Before joining Newsweek in the spring of 2007, Mr. Gross wrote the "Economic View" column in the New York Times, was a contributing writer to New York, and contributed regularly to magazines such as Fortune and Wired. From 1998-2007, Gross served as the editor of STERNBusiness, a semi-annual academic magazine on economics and management published by the New York University Stern School of Business.
A native of East Lansing, Michigan, Mr. Gross graduated from Cornell University in 1989, with degrees in government and history, and holds an A.M. in American history from Harvard University (1991). He worked as a reporter at The New Republic and Bloomberg News, and has contributed hundreds of features, news articles, book reviews and opinion pieces to over 60 magazines and newspapers. Areas of expertise include: economic and tax policy, the links between business and politics, the rise of the investor class, the culture of Wall Street, and business history.

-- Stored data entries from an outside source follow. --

**src/rtl/fnd_controller.sv**
```systemverilog
// 4-digit common-anode FND driver: sequential double-dabble BCD plus digit scan.
// Optional FND_LZ_BLANK_EN blanks leading-zero digits.
module fnd_controller #(
  parameter int          SCAN_DIV = 100_000,
  parameter logic [13:0] MAX_VAL  = 14'd9999
) (
  input  logic        clk,
  input  logic        reset,
  input  logic [13:0] count,
  output logic [3:0]  fnd_com,
  output logic [7:0]  fnd_data,
  output logic        conv_busy
);

  localparam int DW = (SCAN_DIV > 2) ? $clog2(SCAN_DIV) : 1;

  typedef enum logic [1:0] {
    IDLE,
    SHIFT,
    DONE
  } state_t;

  state_t        state_q, state_d;
  logic [13:0]   samp_q, samp_d;
  logic [29:0]   sr_q, sr_d;
  logic [3:0]    it_q, it_d;
  logic [15:0]   disp_q, disp_d;
  logic          busy_q, busy_d;
  logic [DW-1:0] div_q, div_d;
  logic [1:0]    sel_q, sel_d;
  logic [3:0]    com_q, com_d;
  logic [7:0]    data_q, data_d;

  logic [13:0]   sat;
  logic [15:0]   adj;
  logic          scan_tick;
  logic [3:0]    dig;
  logic [3:0]    lz;

  function automatic logic [7:0] seg(input logic [3:0] d);
    logic [7:0] s;
    unique case (d)
      4'd0:    s = 8'hC0;
      4'd1:    s = 8'hF9;
      4'd2:    s = 8'hA4;
      4'd3:    s = 8'hB0;
      4'd4:    s = 8'h99;
      4'd5:    s = 8'h92;
      4'd6:    s = 8'h82;
      4'd7:    s = 8'hF8;
      4'd8:    s = 8'h80;
      4'd9:    s = 8'h90;
      default: s = 8'hFF;
    endcase
    return s;
  endfunction

  assign sat = (count > MAX_VAL) ? MAX_VAL : count;

  // add-3 correction on the BCD half before each shift
  always_comb begin
    adj = sr_q[29:14];
    for (int i = 0; i < 4; i++) begin
      if (sr_q[14+4*i +: 4] >= 4'd5) begin
        adj[4*i +: 4] = sr_q[14+4*i +: 4] + 4'd3;
      end
    end
  end

  always_comb begin
    state_d = state_q;
    samp_d  = samp_q;
    sr_d    = sr_q;
    it_d    = it_q;
    disp_d  = disp_q;
    busy_d  = busy_q;
    unique case (state_q)
      IDLE: begin
        if (sat != samp_q) begin
          samp_d  = sat;
          sr_d    = {16'd0, sat};
          it_d    = 4'd0;
          busy_d  = 1'b1;
          state_d = SHIFT;
        end
      end
      SHIFT: begin
        sr_d = {adj[14:0], sr_q[13:0], 1'b0};
        it_d = it_q + 4'd1;
        if (it_q == 4'd13) begin
          state_d = DONE;
        end
      end
      DONE: begin
        disp_d  = sr_q[29:14];
        busy_d  = 1'b0;
        state_d = IDLE;
      end
      default: begin
        busy_d  = 1'b0;
        state_d = IDLE;
      end
    endcase
  end

  assign scan_tick = (div_q == DW'(SCAN_DIV - 1));

  always_comb begin
    div_d = scan_tick ? '0 : div_q + 1'b1;
    sel_d = scan_tick ? sel_q + 2'd1 : sel_q;
  end

`ifdef FND_LZ_BLANK_EN
  always_comb begin
    lz[3] = (disp_q[15:12] == 4'd0);
    lz[2] = lz[3] && (disp_q[11:8] == 4'd0);
    lz[1] = lz[2] && (disp_q[7:4] == 4'd0);
    lz[0] = 1'b0;
  end
`else
  assign lz = 4'b0000;
`endif

  always_comb begin
    unique case (sel_q)
      2'd0:    dig = disp_q[3:0];
      2'd1:    dig = disp_q[7:4];
      2'd2:    dig = disp_q[11:8];
      default: dig = disp_q[15:12];
    endcase
    com_d  = ~(4'b0001 << sel_q);
    data_d = lz[sel_q] ? 8'hFF : seg(dig);
  end

  always_ff @(posedge clk or posedge reset) begin
    if (reset) begin
      state_q <= IDLE;
      samp_q  <= '0;
      sr_q    <= '0;
      it_q    <= '0;
      disp_q  <= '0;
      busy_q  <= 1'b0;
      div_q   <= '0;
      sel_q   <= '0;
      com_q   <= 4'b1111;
      data_q  <= 8'hFF;
    end else begin
      state_q <= state_d;
      samp_q  <= samp_d;
      sr_q    <= sr_d;
      it_q    <= it_d;
      disp_q  <= disp_d;
      busy_q  <= busy_d;
      div_q   <= div_d;
      sel_q   <= sel_d;
      com_q   <= com_d;
      data_q  <= data_d;
    end
  end

  assign fnd_com   = com_q;
  assign fnd_data  = data_q;
  assign conv_busy = busy_q;

endmodule

```
**config.mk**
```make
export PLATFORM = sky130hd
export DESIGN_NAME = fnd_controller
export DESIGN_NICKNAME = d
export VERILOG_FILES = /design/src/rtl/fnd_controller.sv
export SDC_FILE = /design/constraint.sdc
export NUM_CORES = 1
export LEC_CHECK = 0
export CAP_MARGIN = 20
export CORE_MARGIN = 2
export CORE_UTILIZATION = 62
export CTS_BUF_LIST = sky130_fd_sc_hd__clkbuf_4 sky130_fd_sc_hd__clkbuf_8
export DETAILED_ROUTE_END_ITERATION = 6
export GPL_ROUTABILITY_DRIVEN = 0
export PLACE_DENSITY = 0.8
export SYNTH_ARGS = -nofsm -noshare
export SYNTH_HDL_FRONTEND = slang
export SYNTH_SLANG_ARGS = --single-unit
export TNS_END_PERCENT = 50
```
**constraint.sdc**
```tcl
create_clock -name clk -period 4.4 [get_ports clk]
set_input_delay 1.1 -clock clk [delete_from_list [all_inputs] [get_ports clk]]
set_output_delay 1.1 -clock clk [all_outputs]
set_load 0.02 [all_outputs]
```
==> run_results.csv, run 1 <==
group,metric,value,unit
synthesis,synth_enable_flop_cells,0,
sta,setup_viol,0,
synthesis,syn_avg_cell_area,9.80,µm²
cells_and_area,diodes,0,
detailed_routing,routed_wirelength,9.67,mm
placement,dp_hpwl,6.97,mm
synthesis,ys_types,56,
power,p_leak,2.43,nW
clocking,clock_path_buffers,2,
detailed_routing,antenna_left,0,
setup_path,ff2ff_setup_slack,1.76,ns
grt,grt_pass1_vias,3651,
floorplanning,die_y,93.1,µm
sta,fmax,284,MHz
setup_path,crit_path_end_kind,"flop",
placement,port_buffers,27,
cells_and_area,layout-drive-gt1-share,0.102,
sta,fin_crit,3.52,ns
grt,grt_max_degree,49,
clocking,clock_sinks,97,
sta,finalCritPeriodShare,0.801,
synthesis,ys_ff_latch,97,
sta,fin_setup_tns,0,ns
sta,hold_viol,0,
clocking,cts_buffers,9,
run_status,status,"finished, final reports clean",
run,max-cap-violations,0,
grt,overflow,0,
setup_path,critPathRequiredTime,4.64,ns
cells_and_area,fin_nets,563,
floorplanning,core,0.00769,mm²
synthesis,synth_top_area_cell,"dfrtp_1",
sta,slew_violations,0,
clocking,clock-root-buffer,"clkbuf_8",
setup_path,critPathLaunchType,"primary input",
setup_path,crit_slowest_cell,"clkdlybuf4s50_1",
sta,skew,0.00919,ns
sta,max_slew.worst_pin.slew,0.867,ns
setup_path,crit_arrival,3.77,ns
synthesis,syn_inst,502,
setup_path,crit_buf_inv,2,
detailed_routing,drcViolationCount,0,
synthesis,syn_nets,539,
synthesis,yosys.area.top_type_share,0.438,
floorplanning,initial_core_util,0.640,
floorplanning,pin_count,29,
power,ir_drop,0.292,mV
detailed_routing,num_vias,3702,
detailed_routing,initialDrtViolationCount,175,
cells_and_area,syn_to_final_growth,10.7,%
floorplanning,rows,32,
detailed_routing,vias_per_cell,5.85,
power,powerDensity,586,mW/mm²
clocking,clock_latency,0.35,ns
synthesis,seq_area_frac_synth,0.496,
synthesis,async_reset_ff_frac,1.00,
cells_and_area,area.sequential,0.00244,mm²
cells_and_area,num-fill-cells,589,
clocking,clkTransAtPathRegs,0.09,ns
clocking,post_cts_buffers,0,
cells_and_area,final_area,0.00544,mm²
clocking,cts_resized,0,
clocking,cts_tree,"yes",
setup_path,cp_top_family,"compound AO/OA/AOI/OAI gates",
detailed_routing,wl_per_cell,15.3,µm
setup_path,crit_top_cell,"nand4_2",
synthesis,ys_top_cells_by_area,"dfrtp_1 (44%), dfstp_2 (5.9%), ha_1 (5.3%), o21ai_0 (4.7%), nand2_1 (4.6%)",
synthesis,synth_flop_cell,"dfrtp_1",
sta,slew_headroom,0.422,
synthesis,syn-cell-area,0.00492,mm²
synthesis,yosysWarnings,0,
setup_path,crit_path_cell_trace,"clkdlybuf4s50_1 -> nand4_2 -> a211o_1 -> o21ai_1 -> nand4_2 -> o31a_1 -> buf_4 -> a221o_1",
setup_path,path_class,"primary input to flop",
floorplanning,dieWidth,93.1,µm
grt,antenna_found_initial,0,
detailed_routing,drt-pass1-iter-count,5,
clocking,cts_hold_repair.buffers,0,
grt,grt_usage,0.245,
setup_path,critPathMaxStageDelay,0.70,ns
worst_hold_path,holdCritPathClass,"flop to flop",
cells_and_area,multi_input_area,0.00224,mm²
floorplanning,die_area,0.00866,mm²
placement,dpl_cell_area,0.00525,mm²
setup_path,crit_path_max_fanout,12,
sta,grt_setup_unrepaired,"no",
clocking,h-tree-depth,3,
grt,grt_pass1_wl,16.8,mm
$ cat config.mk
export PLATFORM = sky130hd
export DESIGN_NAME = lc3_mem_arbiter
export DESIGN_NICKNAME = d
export VERILOG_FILES = /design/src/rtl/lc3_mem_pkg.sv /design/src/rtl/lc3_mem_wait_timer.sv /design/src/rtl/lc3_mem_arbiter.sv
export SDC_FILE = /design/constraint.sdc
export NUM_CORES = 1
export LEC_CHECK = 0
export CAP_MARGIN = 5
export CORE_MARGIN = 2
export CORE_UTILIZATION = 44
export DETAILED_ROUTE_END_ITERATION = 10
export PLACE_DENSITY = 0.89
export RECOVER_POWER = 25
export SYNTH_ARGS = -nofsm -noshare
export SYNTH_HDL_FRONTEND = slang
export SYNTH_SLANG_ARGS = --single-unit
$ cat constraint.sdc
create_clock -name clk -period 2.11 [get_ports clk]
set_input_delay 0.422 -clock clk [delete_from_list [all_inputs] [get_ports clk]]
set_output_delay 0.422 -clock clk [all_outputs]
set_load 0.02 [all_outputs]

He is the author of four books: "Forbes Greatest Business Stories of All Time" (Wiley, 1996), which was a New York Times Business bestseller and a finalist for the Financial Times "Lex" award, given to the best business history book of 1996. Translations have been published in Spanish, German, Czech, Polish, Portuguese, Bulgarian, Chinese, Turkish, and Japanese; "Bull Run: Wall Street, the Democrats, and the New Politics of Personal Finance" (PublicAffairs, 2000); "The Generations of Corning: The Life and Times of an American Company," co-authored with Davis Dyer, (Oxford University Press, 20010; and "Pop! Why Bubbles Are Great for the Economy," (HarperCollins, May 2007).
Mr. Gross appears frequently in the media. A regular guest on CNBC, MSNBC, and National Public Radio, he has also appeared on CNN, Fox News Channel, The Newshour with Jim Lehrer, Bloomberg Television, C-SPAN, BBC, and Reuters TV, and on more than 50 radio programs and talk shows.
Mr. Gross lives in Westport, Conn., with his wife and two children.